Which begs the question—how do you fix it?

Getting out of the fishbowl

Let’s get the answer out of the way so I don’t leave you floundering (har har): 

You get out of the fishbowl by developing a better understanding of your constituents and how they see your organization through the process of research and discussions that lead to user personas.

You may have heard about user personas before. But if you haven’t, user personas are fictional representations of your major audience groups. They give you convenient “glasses” you can quickly put on to evaluate your communications strategy from an outside perspective.

The process of developing personas is an art in itself, but for nonprofits, you may see groups of personas such as:

  • Program participants, volunteers, and professional referrers (social service agency)
  • Patients and professional members (medical association)
  • Job seekers and job posters (employment services)

Personas will vary depending on the organization, but it usually isn’t difficult to unearth your major audiences after a conversation or two.

The challenge comes in looking at the data and having conversations with each of those audiences to understand their needs and challenges with your website. This is the activity that will start to get you out of your head and into the head of your constituents.

At the end of the process, your personas contain a summary of all your discussions and research to serve as a point of reference as you reorganize and rewrite your website content.
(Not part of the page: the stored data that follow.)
This design comes from an exercise in tuning for small area on the open sky130 flow, not from production work. Function was checked by simulation only, so behaviour that the tests miss may differ from the original. No activity file was given, so power comes from the tool's default toggle rates.

[constraint.sdc]
create_clock -name core_clock -period 25.0 [get_ports {clk}]
set_input_delay 5.0000 -clock core_clock [delete_from_list [all_inputs] [get_ports {clk}]]
set_output_delay 5.0000 -clock core_clock [all_outputs]
set_load 0.01 [all_outputs]
[config.mk]
export PLATFORM = sky130hd
export DESIGN_NAME = lifi_link
export DESIGN_NICKNAME = lifi_link
export VERILOG_FILES = /design/flow/design.v
export SDC_FILE = /design/flow/constraint.sdc
export NUM_CORES = 4
export LEC_CHECK = 0
export CAP_MARGIN = 20
export CORE_MARGIN = 2
export CORE_UTILIZATION = 40
export SLEW_MARGIN = 20
export SYNTH_HIERARCHICAL = 1
[flow/run.sh]
#!/bin/bash
# Own layout flow: the standard layout (standard.sh, ORFS synth to finish)
# with smaller cells for the port buffers and the clock tree. Each make run's
# full output goes to a log of its own in this folder.
set -euo pipefail
bash standard.sh \
  "BUFFER_PORTS_ARGS=-buffer_cell sky130_fd_sc_hd__buf_1" \
  finish > make_finish.log 2>&1
[standard.sh]
#!/bin/bash
# synth_recipe.tcl (not shown) runs the flow's synth.tcl, then flattens the netlist and writes it again
# the make line also repeats each setting of config.mk as NAME=value (left out here)
make -C /OpenROAD-flow-scripts/flow DESIGN_CONFIG=/design/flow/config.mk WORK_HOME=/design/flow/orfs CLKGATE_MAP_FILE= SYNTH_SCRIPT=/design/flow/synth_recipe.tcl "${@:-finish}"
[design.v]
module lifi_osd (
    input  wire [119:0] adc_raw,
    output wire         is_on
);
    wire n1, n2;
    lifi_fa u_n1 (adc_raw[24], adc_raw[60], adc_raw[72], n1, n2);
    wire n3, n4;
    lifi_fa u_n3 (adc_raw[12], adc_raw[108], adc_raw[0], n3, n4);
    wire n5, n6;
    lifi_fa u_n5 (adc_raw[48], adc_raw[36], adc_raw[96], n5, n6);
    wire n7, n8;
    lifi_fa u_n7 (adc_raw[84], n1, n5, n7, n8);
    wire n9 = n3 & n7;
    wire n10, n11;
    lifi_fa u_n10 (adc_raw[37], adc_raw[13], adc_raw[97], n10, n11);
    wire n12, n13;
    lifi_fa u_n12 (adc_raw[61], adc_raw[25], adc_raw[49], n12, n13);
    wire n14, n15;
    lifi_fa u_n14 (adc_raw[1], adc_raw[85], adc_raw[73], n14, n15);
    wire n16, n17;
    lifi_fa u_n16 (adc_raw[109], n14, n12, n16, n17);
    wire n18, n19;
    lifi_fa u_n18 (n2, n6, n4, n18, n19);
    wire n20, n21;
    lifi_fa u_n20 (n10, n18, n16, n20, n21);
    wire n22, n23;
    lifi_fa u_n22 (n8, n9, n20, n22, n23);
    wire n24, n25;
    lifi_fa u_n24 (adc_raw[74], adc_raw[110], adc_raw[38], n24, n25);
    wire n26, n27;
    lifi_fa u_n26 (adc_raw[26], adc_raw[62], adc_raw[98], n26, n27);
    wire n28, n29;
    lifi_fa u_n28 (adc_raw[14], adc_raw[86], adc_raw[50], n28, n29);
    wire n30, n31;
    lifi_fa u_n30 (adc_raw[2], n28, n26, n30, n31);
    wire n32, n33;
    lifi_fa u_n32 (n24, n11, n15, n32, n33);
    wire n34, n35;
    lifi_fa u_n34 (n13, n19, n17, n34, n35);
    wire n36, n37;
    lifi_fa u_n36 (n32, n30, n34, n36, n37);
    wire n38, n39;
    lifi_fa u_n38 (n21, n23, n36, n38, n39);
    wire n40 = n22 | n38;
    wire n41, n42;
    lifi_fa u_n41 (adc_raw[51], adc_raw[99], adc_raw[63], n41, n42);
    wire n43, n44;
    lifi_fa u_n43 (adc_raw[27], adc_raw[75], adc_raw[111], n43, n44);
    wire n45, n46;
    lifi_fa u_n45 (adc_raw[3], adc_raw[39], adc_raw[87], n45, n46);
    wire n47, n48;
    lifi_fa u_n47 (adc_raw[15], n41, n27, n47, n48);
    wire n49, n50;
    lifi_fa u_n49 (n29, n25, n43, n49, n50);
    wire n51, n52;
    lifi_fa u_n51 (n45, n47, n33, n51, n52);
    wire n53, n54;
    lifi_fa u_n53 (n49, n31, n35, n53, n54);
    wire n55, n56;
    lifi_fa u_n55 (n51, n37, n53, n55, n56);
    wire n57 = (n39 & n40) | (n39 & n55) | (n40 & n55);
    wire n58, n59;
    lifi_fa u_n58 (adc_raw[16], adc_raw[76], adc_raw[40], n58, n59);
    wire n60, n61;
    lifi_fa u_n60 (adc_raw[4], adc_raw[64], adc_raw[28], n60, n61);
    wire n62, n63;
    lifi_fa u_n62 (adc_raw[88], adc_raw[100], adc_raw[52], n62, n63);
    wire n64, n65;
    lifi_fa u_n64 (adc_raw[112], n42, n46, n64, n65);
    wire n66, n67;
    lifi_fa u_n66 (n62, n44, n60, n66, n67);
    wire n68, n69;
    lifi_fa u_n68 (n58, n48, n64, n68, n69);
    wire n70, n71;
    lifi_fa u_n70 (n66, n50, n52, n70, n71);
    wire n72, n73;
    lifi_fa u_n72 (n68, n54, n70, n72, n73);
    wire n74, n75;
    lifi_fa u_n74 (n72, n56, n57, n74, n75);
    wire n76, n77;
    lifi_fa u_n76 (adc_raw[113], adc_raw[17], adc_raw[5], n76, n77);
    wire n78, n79;
    lifi_fa u_n78 (adc_raw[65], adc_raw[101], adc_raw[53], n78, n79);
    wire n80, n81;
    lifi_fa u_n80 (adc_raw[41], adc_raw[29], adc_raw[77], n80, n81);
    wire n82, n83;
    lifi_fa u_n82 (adc_raw[89], n78, n61, n82, n83);
    wire n84, n85;
    lifi_fa u_n84 (n59, n80, n63, n84, n85);
    wire n86, n87;
    lifi_fa u_n86 (n76, n65, n84, n86, n87);
    wire n88, n89;
    lifi_fa u_n88 (n82, n67, n69, n88, n89);
    wire n90, n91;
    lifi_fa u_n90 (n86, n88, n71, n90, n91);
    wire n92, n93;
    lifi_fa u_n92 (n90, n73, n75, n92, n93);
    wire n94 = n74 & n92;
    wire n95, n96;
    lifi_fa u_n95 (adc_raw[90], adc_raw[66], adc_raw[42], n95, n96);
    wire n97, n98;
    lifi_fa u_n97 (adc_raw[102], adc_raw[6], adc_raw[54], n97, n98);
    wire n99, n100;
    lifi_fa u_n99 (adc_raw[30], adc_raw[114], adc_raw[18], n99, n100);
    wire n101, n102;
    lifi_fa u_n101 (adc_raw[78], n81, n79, n101, n102);
    wire n103, n104;
    lifi_fa u_n103 (n97, n95, n99, n103, n104);
    wire n105, n106;
    lifi_fa u_n105 (n77, n83, n103, n105, n106);
    wire n107, n108;
    lifi_fa u_n107 (n101, n85, n105, n107, n108);
    wire n109, n110;
    lifi_fa u_n109 (n87, n107, n89, n109, n110);
    wire n111, n112;
    lifi_fa u_n111 (n91, n109, n93, n111, n112);
    wire n113 = n94 | n111;
    wire n114, n115;
    lifi_fa u_n114 (adc_raw[91], adc_raw[67], adc_raw[7], n114, n115);
    wire n116, n117;
    lifi_fa u_n116 (adc_raw[55], adc_raw[79], adc_raw[31], n116, n117);
    wire n118, n119;
    lifi_fa u_n118 (adc_raw[115], adc_raw[103], adc_raw[43], n118, n119);
    wire n120, n121;
    lifi_fa u_n120 (adc_raw[19], n114, n98, n120, n121);
    wire n122, n123;
    lifi_fa u_n122 (n100, n118, n96, n122, n123);
    wire n124, n125;
    lifi_fa u_n124 (n116, n122, n120, n124, n125);
    wire n126, n127;
    lifi_fa u_n126 (n104, n102, n106, n126, n127);
    wire n128, n129;
    lifi_fa u_n128 (n124, n126, n108, n128, n129);
    wire n130, n131;
    lifi_fa u_n130 (n128, n110, n112, n130, n131);
    wire n132 = n113 | n130;
    wire n133, n134;
    lifi_fa u_n133 (adc_raw[80], adc_raw[20], adc_raw[116], n133, n134);
    wire n135, n136;
    lifi_fa u_n135 (adc_raw[8], adc_raw[32], adc_raw[68], n135, n136);
    wire n137, n138;
    lifi_fa u_n137 (adc_raw[56], adc_raw[104], adc_raw[92], n137, n138);
    wire n139, n140;
    lifi_fa u_n139 (adc_raw[44], n135, n117, n139, n140);
    wire n141, n142;
    lifi_fa u_n141 (n119, n137, n133, n141, n142);
    wire n143, n144;
    lifi_fa u_n143 (n115, n141, n123, n143, n144);
    wire n145, n146;
    lifi_fa u_n145 (n121, n139, n125, n145, n146);
    wire n147, n148;
    lifi_fa u_n147 (n143, n145, n127, n147, n148);
    wire n149, n150;
    lifi_fa u_n149 (n147, n129, n131, n149, n150);
    wire n151 = n132 | n149;
    wire n152, n153;
    lifi_fa u_n152 (adc_raw[105], adc_raw[9], adc_raw[57], n152, n153);
    wire n154, n155;
    lifi_fa u_n154 (adc_raw[45], adc_raw[93], adc_raw[117], n154, n155);
    wire n156, n157;
    lifi_fa u_n156 (adc_raw[69], adc_raw[33], adc_raw[21], n156, n157);
    wire n158, n159;
    lifi_fa u_n158 (adc_raw[81], n152, n156, n158, n159);
    wire n160, n161;
    lifi_fa u_n160 (n138, n154, n136, n160, n161);
    wire n162, n163;
    lifi_fa u_n162 (n134, n142, n158, n162, n163);
    wire n164, n165;
    lifi_fa u_n164 (n160, n140, n162, n164, n165);
    wire n166, n167;
    lifi_fa u_n166 (n144, n146, n164, n166, n167);
    wire n168, n169;
    lifi_fa u_n168 (n148, n166, n150, n168, n169);
    wire n170 = n151 & n168;
    wire n171, n172;
    lifi_fa u_n171 (adc_raw[46], adc_raw[22], adc_raw[82], n171, n172);
    wire n173, n174;
    lifi_fa u_n173 (adc_raw[94], adc_raw[34], adc_raw[10], n173, n174);
    wire n175, n176;
    lifi_fa u_n175 (adc_raw[118], adc_raw[70], adc_raw[58], n175, n176);
    wire n177, n178;
    lifi_fa u_n177 (adc_raw[106], n153, n155, n177, n178);
    wire n179, n180;
    lifi_fa u_n179 (n171, n173, n175, n179, n180);
    wire n181, n182;
    lifi_fa u_n181 (n157, n177, n179, n181, n182);
    wire n183, n184;
    lifi_fa u_n183 (n159, n161, n181, n183, n184);
    wire n185, n186;
    lifi_fa u_n185 (n163, n183, n165, n185, n186);
    wire n187, n188;
    lifi_fa u_n187 (n167, n185, n169, n187, n188);
    wire n189 = n170 & n187;
    wire n190, n191;
    lifi_fa u_n190 (adc_raw[23], adc_raw[107], adc_raw[35], n190, n191);
    wire n192, n193;
    lifi_fa u_n192 (adc_raw[59], adc_raw[71], adc_raw[119], n192, n193);
    wire n194, n195;
    lifi_fa u_n194 (adc_raw[11], adc_raw[95], adc_raw[47], n194, n195);
    wire n196, n197;
    lifi_fa u_n196 (adc_raw[83], n172, n190, n196, n197);
    wire n198, n199;
    lifi_fa u_n198 (n194, n192, n174, n198, n199);
    wire n200, n201;
    lifi_fa u_n200 (n176, n180, n178, n200, n201);
    wire n202, n203;
    lifi_fa u_n202 (n196, n198, n182, n202, n203);
    wire n204, n205;
    lifi_fa u_n204 (n200, n202, n184, n204, n205);
    wire n206, n207;
    lifi_fa u_n206 (n186, n204, n188, n206, n207);
    wire n208 = n189 & n206;
    wire n209, n210;
    lifi_fa u_n209 (n191, n195, n193, n209, n210);
    wire n211, n212;
    lifi_fa u_n211 (n197, n209, n199, n211, n212);
    wire n213, n214;
    lifi_fa u_n213 (n211, n201, n203, n213, n214);
    wire n215, n216;
    lifi_fa u_n215 (n213, n205, n207, n215, n216);
    wire n217 = n208 | n215;
    wire n218, n219;
    lifi_fa u_n218 (n210, n212, n214, n218, n219);
    wire n220, n221;
    lifi_fa u_n220 (n218, n216, n217, n220, n221);
    wire n222 = (n219 & n221) | (n219 & n220) | (n221 & n220);
    assign is_on = n222;
endmodule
In the case of Options Community Services, they now group their programs by identifiable needs (e.g. “Finding Housing”):

Of course, user personas are not going to put words on the page for you, but they will help you break out of the mental prison you get trapped in when you work somewhere day in and day out, and struggle to describe what you do to a newcomer.

So, if you have that nagging feeling that your website might not be “getting the message across” to your visitors, user personas may be just the tool you need to break out of the fishbowl and start engaging people using their language—not yours.